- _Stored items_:
● ● ● ● ● ● ●

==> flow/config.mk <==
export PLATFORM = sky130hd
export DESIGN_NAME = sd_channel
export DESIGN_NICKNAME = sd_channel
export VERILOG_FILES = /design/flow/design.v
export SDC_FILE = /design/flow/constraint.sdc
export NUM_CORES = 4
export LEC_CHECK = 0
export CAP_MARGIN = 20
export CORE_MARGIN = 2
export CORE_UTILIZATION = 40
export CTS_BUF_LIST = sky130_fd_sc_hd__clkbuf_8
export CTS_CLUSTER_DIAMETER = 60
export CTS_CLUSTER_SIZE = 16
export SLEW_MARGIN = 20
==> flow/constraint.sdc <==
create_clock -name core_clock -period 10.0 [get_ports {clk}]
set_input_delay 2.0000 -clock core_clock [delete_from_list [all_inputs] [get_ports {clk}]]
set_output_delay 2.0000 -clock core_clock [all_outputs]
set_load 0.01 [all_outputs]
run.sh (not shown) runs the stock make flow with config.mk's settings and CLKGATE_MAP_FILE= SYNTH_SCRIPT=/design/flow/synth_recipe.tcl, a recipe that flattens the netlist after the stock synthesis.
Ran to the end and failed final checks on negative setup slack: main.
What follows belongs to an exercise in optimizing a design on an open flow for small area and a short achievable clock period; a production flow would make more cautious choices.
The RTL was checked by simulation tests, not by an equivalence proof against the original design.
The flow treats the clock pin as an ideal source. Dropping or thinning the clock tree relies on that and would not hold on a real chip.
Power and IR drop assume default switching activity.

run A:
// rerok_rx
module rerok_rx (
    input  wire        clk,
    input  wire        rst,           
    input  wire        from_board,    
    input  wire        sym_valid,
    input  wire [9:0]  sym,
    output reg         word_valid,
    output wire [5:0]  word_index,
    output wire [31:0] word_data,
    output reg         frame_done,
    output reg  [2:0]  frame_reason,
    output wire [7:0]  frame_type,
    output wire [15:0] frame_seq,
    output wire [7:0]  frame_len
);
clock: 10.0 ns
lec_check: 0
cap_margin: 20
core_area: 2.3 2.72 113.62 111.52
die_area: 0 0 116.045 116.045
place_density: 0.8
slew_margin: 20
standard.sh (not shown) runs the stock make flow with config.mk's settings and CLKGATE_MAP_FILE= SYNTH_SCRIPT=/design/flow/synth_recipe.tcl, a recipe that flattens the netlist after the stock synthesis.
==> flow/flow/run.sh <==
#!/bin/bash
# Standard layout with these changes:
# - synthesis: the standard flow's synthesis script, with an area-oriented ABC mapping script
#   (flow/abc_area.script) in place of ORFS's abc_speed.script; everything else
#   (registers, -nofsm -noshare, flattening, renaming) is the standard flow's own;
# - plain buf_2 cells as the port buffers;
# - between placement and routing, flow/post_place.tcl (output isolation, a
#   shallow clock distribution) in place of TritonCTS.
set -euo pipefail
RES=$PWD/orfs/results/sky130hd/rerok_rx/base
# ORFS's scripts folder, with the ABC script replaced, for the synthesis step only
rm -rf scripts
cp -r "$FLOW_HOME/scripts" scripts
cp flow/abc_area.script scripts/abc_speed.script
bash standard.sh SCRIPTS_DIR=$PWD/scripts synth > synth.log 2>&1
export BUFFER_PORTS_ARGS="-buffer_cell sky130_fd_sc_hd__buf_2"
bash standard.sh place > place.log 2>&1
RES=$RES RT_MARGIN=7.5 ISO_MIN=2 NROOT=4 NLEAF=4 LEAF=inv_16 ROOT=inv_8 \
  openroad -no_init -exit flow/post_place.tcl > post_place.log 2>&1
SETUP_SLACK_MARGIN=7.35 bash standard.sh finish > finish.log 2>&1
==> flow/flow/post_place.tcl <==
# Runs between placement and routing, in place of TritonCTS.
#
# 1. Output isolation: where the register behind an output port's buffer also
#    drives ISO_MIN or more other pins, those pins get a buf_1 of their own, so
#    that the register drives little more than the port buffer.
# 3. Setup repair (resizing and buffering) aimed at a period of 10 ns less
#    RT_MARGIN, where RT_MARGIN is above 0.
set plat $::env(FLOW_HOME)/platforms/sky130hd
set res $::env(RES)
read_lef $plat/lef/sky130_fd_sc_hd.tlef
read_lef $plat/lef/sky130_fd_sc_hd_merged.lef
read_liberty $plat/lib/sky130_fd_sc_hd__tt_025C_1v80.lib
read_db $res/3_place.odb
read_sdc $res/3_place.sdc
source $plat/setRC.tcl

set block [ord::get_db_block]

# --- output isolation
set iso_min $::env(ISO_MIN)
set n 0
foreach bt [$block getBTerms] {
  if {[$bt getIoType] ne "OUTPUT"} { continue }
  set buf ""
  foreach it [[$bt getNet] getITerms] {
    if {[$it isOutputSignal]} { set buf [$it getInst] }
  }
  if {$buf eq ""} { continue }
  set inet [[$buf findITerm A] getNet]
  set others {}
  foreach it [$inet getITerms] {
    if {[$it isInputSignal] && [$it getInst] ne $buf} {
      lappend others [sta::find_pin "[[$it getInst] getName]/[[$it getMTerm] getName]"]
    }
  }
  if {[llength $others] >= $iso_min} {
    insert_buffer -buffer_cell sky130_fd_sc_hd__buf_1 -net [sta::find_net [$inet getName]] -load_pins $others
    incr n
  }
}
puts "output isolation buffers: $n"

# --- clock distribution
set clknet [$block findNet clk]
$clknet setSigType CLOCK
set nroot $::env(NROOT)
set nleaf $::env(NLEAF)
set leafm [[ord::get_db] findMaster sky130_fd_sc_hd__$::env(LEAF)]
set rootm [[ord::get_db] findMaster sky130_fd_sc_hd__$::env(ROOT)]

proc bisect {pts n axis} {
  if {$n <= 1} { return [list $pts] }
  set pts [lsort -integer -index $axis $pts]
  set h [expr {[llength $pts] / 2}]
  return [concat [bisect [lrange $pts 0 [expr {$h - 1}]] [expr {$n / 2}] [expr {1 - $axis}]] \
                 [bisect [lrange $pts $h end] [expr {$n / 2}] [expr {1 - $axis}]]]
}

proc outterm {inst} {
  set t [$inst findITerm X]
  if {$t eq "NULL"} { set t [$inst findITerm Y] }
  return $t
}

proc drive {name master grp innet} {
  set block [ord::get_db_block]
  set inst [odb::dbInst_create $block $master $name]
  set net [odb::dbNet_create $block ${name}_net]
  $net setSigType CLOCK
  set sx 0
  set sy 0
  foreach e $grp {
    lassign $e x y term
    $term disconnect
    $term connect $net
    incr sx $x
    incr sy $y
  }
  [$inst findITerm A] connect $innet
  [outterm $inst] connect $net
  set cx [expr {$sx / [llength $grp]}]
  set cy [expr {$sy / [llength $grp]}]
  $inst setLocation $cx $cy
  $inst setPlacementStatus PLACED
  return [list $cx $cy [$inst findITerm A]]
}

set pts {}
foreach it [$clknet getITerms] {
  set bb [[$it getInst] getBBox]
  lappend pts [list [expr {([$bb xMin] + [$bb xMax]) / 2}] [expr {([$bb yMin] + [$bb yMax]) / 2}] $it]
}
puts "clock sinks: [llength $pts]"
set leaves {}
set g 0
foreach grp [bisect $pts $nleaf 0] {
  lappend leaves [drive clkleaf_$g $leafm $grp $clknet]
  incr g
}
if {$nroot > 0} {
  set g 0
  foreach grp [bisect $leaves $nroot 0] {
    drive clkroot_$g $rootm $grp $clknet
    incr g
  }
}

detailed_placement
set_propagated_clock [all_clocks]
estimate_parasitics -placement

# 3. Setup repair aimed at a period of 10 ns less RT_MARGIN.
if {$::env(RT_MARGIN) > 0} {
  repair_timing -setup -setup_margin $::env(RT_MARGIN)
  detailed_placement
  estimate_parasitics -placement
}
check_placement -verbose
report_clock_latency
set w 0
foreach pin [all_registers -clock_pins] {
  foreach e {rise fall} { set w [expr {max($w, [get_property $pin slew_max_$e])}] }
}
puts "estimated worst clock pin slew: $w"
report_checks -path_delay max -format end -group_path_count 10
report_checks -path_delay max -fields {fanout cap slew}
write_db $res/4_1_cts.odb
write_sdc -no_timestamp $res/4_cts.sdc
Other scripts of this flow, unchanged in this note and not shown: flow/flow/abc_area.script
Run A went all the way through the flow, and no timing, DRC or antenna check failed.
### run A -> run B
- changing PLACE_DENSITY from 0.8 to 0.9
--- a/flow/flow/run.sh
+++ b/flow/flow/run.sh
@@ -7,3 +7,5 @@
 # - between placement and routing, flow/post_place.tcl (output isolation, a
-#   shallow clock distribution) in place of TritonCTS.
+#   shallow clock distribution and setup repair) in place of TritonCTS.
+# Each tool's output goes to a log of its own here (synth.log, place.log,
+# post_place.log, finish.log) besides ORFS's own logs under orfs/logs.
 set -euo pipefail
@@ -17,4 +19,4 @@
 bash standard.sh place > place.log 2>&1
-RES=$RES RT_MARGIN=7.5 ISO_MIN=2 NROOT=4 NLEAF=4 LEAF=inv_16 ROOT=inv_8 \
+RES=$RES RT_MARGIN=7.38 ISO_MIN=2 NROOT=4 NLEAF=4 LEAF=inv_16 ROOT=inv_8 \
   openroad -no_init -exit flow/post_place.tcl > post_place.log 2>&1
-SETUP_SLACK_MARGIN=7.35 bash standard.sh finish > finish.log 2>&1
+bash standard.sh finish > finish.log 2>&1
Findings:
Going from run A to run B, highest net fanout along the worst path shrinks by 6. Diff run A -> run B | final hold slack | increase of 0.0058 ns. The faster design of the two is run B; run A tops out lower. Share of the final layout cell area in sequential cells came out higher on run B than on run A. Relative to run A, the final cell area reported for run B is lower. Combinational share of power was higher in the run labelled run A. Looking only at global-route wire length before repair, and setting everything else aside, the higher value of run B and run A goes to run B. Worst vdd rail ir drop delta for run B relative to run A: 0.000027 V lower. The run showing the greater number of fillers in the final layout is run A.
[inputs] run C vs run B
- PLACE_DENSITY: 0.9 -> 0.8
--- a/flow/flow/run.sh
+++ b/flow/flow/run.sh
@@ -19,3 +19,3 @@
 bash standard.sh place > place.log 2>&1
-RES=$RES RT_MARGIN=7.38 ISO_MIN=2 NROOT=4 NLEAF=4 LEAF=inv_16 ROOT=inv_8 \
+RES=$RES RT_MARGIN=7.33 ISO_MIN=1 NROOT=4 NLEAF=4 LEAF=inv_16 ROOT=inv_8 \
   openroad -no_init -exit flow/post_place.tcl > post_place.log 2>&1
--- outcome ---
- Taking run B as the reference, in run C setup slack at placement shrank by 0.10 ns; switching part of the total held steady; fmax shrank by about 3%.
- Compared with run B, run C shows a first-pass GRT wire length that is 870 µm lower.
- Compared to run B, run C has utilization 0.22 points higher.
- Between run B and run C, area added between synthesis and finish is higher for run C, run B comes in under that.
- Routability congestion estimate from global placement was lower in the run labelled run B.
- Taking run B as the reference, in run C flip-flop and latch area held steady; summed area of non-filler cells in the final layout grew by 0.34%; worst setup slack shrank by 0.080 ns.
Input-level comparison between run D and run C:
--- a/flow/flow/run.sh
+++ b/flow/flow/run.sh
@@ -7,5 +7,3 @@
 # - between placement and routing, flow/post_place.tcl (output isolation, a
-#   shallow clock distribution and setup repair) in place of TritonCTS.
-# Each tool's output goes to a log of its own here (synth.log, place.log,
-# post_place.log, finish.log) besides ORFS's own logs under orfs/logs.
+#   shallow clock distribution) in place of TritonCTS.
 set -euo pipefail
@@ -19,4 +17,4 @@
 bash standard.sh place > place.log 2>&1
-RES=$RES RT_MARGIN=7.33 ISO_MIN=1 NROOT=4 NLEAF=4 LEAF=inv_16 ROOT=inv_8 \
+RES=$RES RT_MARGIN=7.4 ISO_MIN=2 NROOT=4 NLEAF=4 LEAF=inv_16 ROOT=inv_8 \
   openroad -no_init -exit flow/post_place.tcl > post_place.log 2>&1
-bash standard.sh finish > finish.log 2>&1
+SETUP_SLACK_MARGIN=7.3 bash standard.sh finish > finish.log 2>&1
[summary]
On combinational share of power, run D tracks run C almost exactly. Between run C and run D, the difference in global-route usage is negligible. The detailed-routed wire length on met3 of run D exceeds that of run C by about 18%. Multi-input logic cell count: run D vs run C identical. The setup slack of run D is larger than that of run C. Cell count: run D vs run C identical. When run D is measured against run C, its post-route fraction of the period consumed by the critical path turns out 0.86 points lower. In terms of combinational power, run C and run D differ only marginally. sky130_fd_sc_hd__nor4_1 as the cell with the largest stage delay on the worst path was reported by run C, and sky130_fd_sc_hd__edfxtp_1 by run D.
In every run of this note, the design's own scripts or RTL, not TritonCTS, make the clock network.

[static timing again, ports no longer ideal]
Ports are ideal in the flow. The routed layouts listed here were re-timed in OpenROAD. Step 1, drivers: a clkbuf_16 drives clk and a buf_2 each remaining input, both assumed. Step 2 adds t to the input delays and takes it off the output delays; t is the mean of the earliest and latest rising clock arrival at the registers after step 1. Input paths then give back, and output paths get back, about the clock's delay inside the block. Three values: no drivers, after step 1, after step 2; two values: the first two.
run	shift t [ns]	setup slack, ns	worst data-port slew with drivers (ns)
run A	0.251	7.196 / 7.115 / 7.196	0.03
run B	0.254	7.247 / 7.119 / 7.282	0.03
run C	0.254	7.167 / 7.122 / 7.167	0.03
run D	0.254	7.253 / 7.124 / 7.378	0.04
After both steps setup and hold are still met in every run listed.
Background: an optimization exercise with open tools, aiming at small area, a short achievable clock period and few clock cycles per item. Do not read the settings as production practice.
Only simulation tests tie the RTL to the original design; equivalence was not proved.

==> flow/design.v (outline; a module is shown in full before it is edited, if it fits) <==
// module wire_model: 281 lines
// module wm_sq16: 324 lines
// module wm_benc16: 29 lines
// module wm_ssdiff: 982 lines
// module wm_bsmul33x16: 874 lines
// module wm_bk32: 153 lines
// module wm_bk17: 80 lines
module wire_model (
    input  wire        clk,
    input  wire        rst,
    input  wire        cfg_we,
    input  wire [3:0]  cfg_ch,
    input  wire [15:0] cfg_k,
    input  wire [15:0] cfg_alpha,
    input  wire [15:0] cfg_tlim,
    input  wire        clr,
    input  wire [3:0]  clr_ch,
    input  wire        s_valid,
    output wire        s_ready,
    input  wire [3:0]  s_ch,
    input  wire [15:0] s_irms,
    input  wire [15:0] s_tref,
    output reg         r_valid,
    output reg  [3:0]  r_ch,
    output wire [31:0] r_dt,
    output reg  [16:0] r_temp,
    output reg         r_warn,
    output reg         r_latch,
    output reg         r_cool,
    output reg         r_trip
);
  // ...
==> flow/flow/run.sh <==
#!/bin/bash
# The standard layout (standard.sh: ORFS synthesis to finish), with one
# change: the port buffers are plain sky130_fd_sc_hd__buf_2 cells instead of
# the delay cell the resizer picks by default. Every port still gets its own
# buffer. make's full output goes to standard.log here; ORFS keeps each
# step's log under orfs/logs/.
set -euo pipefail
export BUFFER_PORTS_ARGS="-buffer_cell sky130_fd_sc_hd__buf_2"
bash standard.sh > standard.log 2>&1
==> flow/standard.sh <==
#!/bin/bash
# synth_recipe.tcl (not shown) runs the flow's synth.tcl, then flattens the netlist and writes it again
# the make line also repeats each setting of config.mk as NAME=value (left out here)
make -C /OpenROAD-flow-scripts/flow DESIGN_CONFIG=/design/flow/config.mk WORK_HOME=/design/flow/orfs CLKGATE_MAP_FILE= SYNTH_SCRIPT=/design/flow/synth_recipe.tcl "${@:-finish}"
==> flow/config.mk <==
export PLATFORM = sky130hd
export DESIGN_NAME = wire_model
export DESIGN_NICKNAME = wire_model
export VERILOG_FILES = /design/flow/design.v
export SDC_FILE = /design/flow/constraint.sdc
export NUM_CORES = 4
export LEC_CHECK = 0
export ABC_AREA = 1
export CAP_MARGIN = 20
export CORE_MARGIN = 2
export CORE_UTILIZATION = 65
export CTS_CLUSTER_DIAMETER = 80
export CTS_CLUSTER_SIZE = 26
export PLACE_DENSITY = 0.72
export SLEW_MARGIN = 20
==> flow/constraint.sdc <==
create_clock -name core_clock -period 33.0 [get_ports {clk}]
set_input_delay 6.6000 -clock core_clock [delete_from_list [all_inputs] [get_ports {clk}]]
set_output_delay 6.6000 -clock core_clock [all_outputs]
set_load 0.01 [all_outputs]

● ● ● ● ● ● ●

- _Your goal_: Print, please, the lines above from the very first through the one that holds "slew_margin: 20", both included, word for word and with nothing else.

- _Answer to this task_:
==> flow/config.mk <==
export PLATFORM = sky130hd
export DESIGN_NAME = sd_channel
export DESIGN_NICKNAME = sd_channel
export VERILOG_FILES = /design/flow/design.v
export SDC_FILE = /design/flow/constraint.sdc
export NUM_CORES = 4
export LEC_CHECK = 0
export CAP_MARGIN = 20
export CORE_MARGIN = 2
export CORE_UTILIZATION = 40
export CTS_BUF_LIST = sky130_fd_sc_hd__clkbuf_8
export CTS_CLUSTER_DIAMETER = 60
export CTS_CLUSTER_SIZE = 16
export SLEW_MARGIN = 20
==> flow/constraint.sdc <==
create_clock -name core_clock -period 10.0 [get_ports {clk}]
set_input_delay 2.0000 -clock core_clock [delete_from_list [all_inputs] [get_ports {clk}]]
set_output_delay 2.0000 -clock core_clock [all_outputs]
set_load 0.01 [all_outputs]
run.sh (not shown) runs the stock make flow with config.mk's settings and CLKGATE_MAP_FILE= SYNTH_SCRIPT=/design/flow/synth_recipe.tcl, a recipe that flattens the netlist after the stock synthesis.
Ran to the end and failed final checks on negative setup slack: main.
What follows belongs to an exercise in optimizing a design on an open flow for small area and a short achievable clock period; a production flow would make more cautious choices.
The RTL was checked by simulation tests, not by an equivalence proof against the original design.
The flow treats the clock pin as an ideal source. Dropping or thinning the clock tree relies on that and would not hold on a real chip.
Power and IR drop assume default switching activity.

run A:
// rerok_rx
module rerok_rx (
    input  wire        clk,
    input  wire        rst,           
    input  wire        from_board,    
    input  wire        sym_valid,
    input  wire [9:0]  sym,
    output reg         word_valid,
    output wire [5:0]  word_index,
    output wire [31:0] word_data,
    output reg         frame_done,
    output reg  [2:0]  frame_reason,
    output wire [7:0]  frame_type,
    output wire [15:0] frame_seq,
    output wire [7:0]  frame_len
);
clock: 10.0 ns
lec_check: 0
cap_margin: 20
core_area: 2.3 2.72 113.62 111.52
die_area: 0 0 116.045 116.045
place_density: 0.8
slew_margin: 20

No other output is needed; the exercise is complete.